[src/rtl/multi_rule_filter.sv]
// Header filter with a programmable table of masked rules, first-match priority,
// default action, matched-rule index and saturating pass/drop counters.
module multi_rule_filter #(
    parameter int NUM_RULES      = 8,
    parameter int IP_ADDR_LEN    = 32,
    parameter int PORT_LEN       = 16,
    parameter int CNT_WIDTH      = 32,
    parameter int DEFAULT_ACTION = 0,
    localparam int IDX_W = (NUM_RULES > 1) ? $clog2(NUM_RULES) : 1
) (
    input  logic                   axi_aclk,
    input  logic                   axi_aresetn,
    input  logic                   hdr_rd,
    input  logic                   hdr_clear,
    input  logic [IP_ADDR_LEN-1:0] hdr_src_ip,
    input  logic [IP_ADDR_LEN-1:0] hdr_dst_ip,
    input  logic [PORT_LEN-1:0]    hdr_src_port,
    input  logic [PORT_LEN-1:0]    hdr_dst_port,
    input  logic                   rule_wr_en,
    input  logic [IDX_W-1:0]       rule_wr_idx,
    input  logic                   rule_wr_valid,
    input  logic                   rule_wr_action,
    input  logic [IP_ADDR_LEN-1:0] rule_wr_src_ip,
    input  logic [IP_ADDR_LEN-1:0] rule_wr_src_mask,
    input  logic [IP_ADDR_LEN-1:0] rule_wr_dst_ip,
    input  logic [IP_ADDR_LEN-1:0] rule_wr_dst_mask,
    input  logic [PORT_LEN-1:0]    rule_wr_dport,
    input  logic                   rule_wr_dport_any,
    input  logic                   stat_clear,
    output logic                   m_send,
    output logic                   m_send_rd,
    output logic                   m_rule_hit,
    output logic [IDX_W-1:0]       m_rule_idx,
    output logic [CNT_WIDTH-1:0]   pass_count,
    output logic [CNT_WIDTH-1:0]   drop_count
);

    localparam logic                 DEF_ACT = (DEFAULT_ACTION != 0);
    localparam logic [CNT_WIDTH-1:0] CNT_ONE = 1;

    typedef enum logic [1:0] {IDLE, MATCH, DECIDE, WAIT_CLEAR} state_t;
    state_t state_reg, state_next;

    logic [IP_ADDR_LEN-1:0] src_reg, dst_reg;
    logic [PORT_LEN-1:0]    dport_reg;
    logic [NUM_RULES-1:0]   match_comb, match_reg, action_vec, action_reg;
    logic                   hit_comb, act_comb, send_comb;
    logic [IDX_W-1:0]       idx_comb;
    logic                   send_reg, send_rd_reg, hit_reg;
    logic [IDX_W-1:0]       idx_reg;
    logic [CNT_WIDTH-1:0]   pass_reg, drop_reg;

    // The source port is not part of the match key.
    logic unused_sport;
    assign unused_sport = ^hdr_src_port;

    generate
        for (genvar gi = 0; gi < NUM_RULES; gi++) begin : g_rule
            logic                   valid_reg, action_r, any_reg;
            logic [IP_ADDR_LEN-1:0] src_r, smask_r, dst_r, dmask_r;
            logic [PORT_LEN-1:0]    dport_r;
            logic                   wr_sel;

            // Indices beyond the table never select an entry, so such writes vanish.
            assign wr_sel = rule_wr_en && (rule_wr_idx == IDX_W'(gi));

            always_ff @(posedge axi_aclk or negedge axi_aresetn) begin
                if (!axi_aresetn) begin
                    valid_reg <= 1'b0;
                    action_r  <= 1'b0;
                    any_reg   <= 1'b0;
                    src_r     <= '0;
                    smask_r   <= '0;
                    dst_r     <= '0;
                    dmask_r   <= '0;
                    dport_r   <= '0;
                end else if (wr_sel) begin
                    valid_reg <= rule_wr_valid;
                    action_r  <= rule_wr_action;
                    any_reg   <= rule_wr_dport_any;
                    src_r     <= rule_wr_src_ip;
                    smask_r   <= rule_wr_src_mask;
                    dst_r     <= rule_wr_dst_ip;
                    dmask_r   <= rule_wr_dst_mask;
                    dport_r   <= rule_wr_dport;
                end
            end

            assign match_comb[gi] = valid_reg
                                  && (((src_reg ^ src_r) & smask_r) == '0)
                                  && (((dst_reg ^ dst_r) & dmask_r) == '0)
                                  && (any_reg || (dport_reg == dport_r));
            assign action_vec[gi] = action_r;
        end
    endgenerate

    // Descending scan so the lowest matching index is the one left standing.
    always_comb begin
        hit_comb = 1'b0;
        act_comb = 1'b0;
        idx_comb = '0;
        for (int i = NUM_RULES - 1; i >= 0; i--) begin
            if (match_reg[i]) begin
                hit_comb = 1'b1;
                act_comb = action_reg[i];
                idx_comb = IDX_W'(i);
            end
        end
    end

    assign send_comb = hit_comb ? act_comb : DEF_ACT;

    always_ff @(posedge axi_aclk or negedge axi_aresetn) begin
        if (!axi_aresetn) state_reg <= IDLE;
        else              state_reg <= state_next;
    end

    always_comb begin
        state_next = state_reg;
        case (state_reg)
            IDLE:       if (hdr_rd) state_next = MATCH;
            MATCH:      state_next = DECIDE;
            DECIDE:     state_next = WAIT_CLEAR;
            WAIT_CLEAR: if (hdr_clear) state_next = IDLE;
            default:    state_next = IDLE;
        endcase
    end

    always_ff @(posedge axi_aclk or negedge axi_aresetn) begin
        if (!axi_aresetn) begin
            src_reg     <= '0;
            dst_reg     <= '0;
            dport_reg   <= '0;
            match_reg   <= '0;
            action_reg  <= '0;
            send_reg    <= 1'b0;
            send_rd_reg <= 1'b0;
            hit_reg     <= 1'b0;
            idx_reg     <= '0;
        end else begin
            case (state_reg)
                IDLE: if (hdr_rd) begin
                    src_reg   <= hdr_src_ip;
                    dst_reg   <= hdr_dst_ip;
                    dport_reg <= hdr_dst_port;
                end
                // Snapshot actions with the matches so a later write cannot alter this decision.
                MATCH: begin
                    match_reg  <= match_comb;
                    action_reg <= action_vec;
                end
                DECIDE: begin
                    send_reg    <= send_comb;
                    hit_reg     <= hit_comb;
                    idx_reg     <= idx_comb;
                    send_rd_reg <= 1'b1;
                end
                WAIT_CLEAR: if (hdr_clear) begin
                    send_reg    <= 1'b0;
                    hit_reg     <= 1'b0;
                    idx_reg     <= '0;
                    send_rd_reg <= 1'b0;
                end
                default: ;
            endcase
        end
    end

    always_ff @(posedge axi_aclk or negedge axi_aresetn) begin
        if (!axi_aresetn) begin
            pass_reg <= '0;
            drop_reg <= '0;
        end else if (stat_clear) begin
            pass_reg <= '0;
            drop_reg <= '0;
        end else if (state_reg == DECIDE) begin
            if (send_comb) begin
                if (!(&pass_reg)) pass_reg <= pass_reg + CNT_ONE;
            end else begin
                if (!(&drop_reg)) drop_reg <= drop_reg + CNT_ONE;
            end
        end
    end

    assign m_send     = send_reg;
    assign m_send_rd  = send_rd_reg;
    assign m_rule_hit = hit_reg;
    assign m_rule_idx = idx_reg;
    assign pass_count = pass_reg;
    assign drop_count = drop_reg;

endmodule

----------

◆ **Problem to work on**: Within the records, filter for lines that contain the word "else" and show each one.

◆ **Solved exercise**:
                end else if (wr_sel) begin
        else              state_reg <= state_next;
        end else begin
        end else if (stat_clear) begin
        end else if (state_reg == DECIDE) begin
            end else begin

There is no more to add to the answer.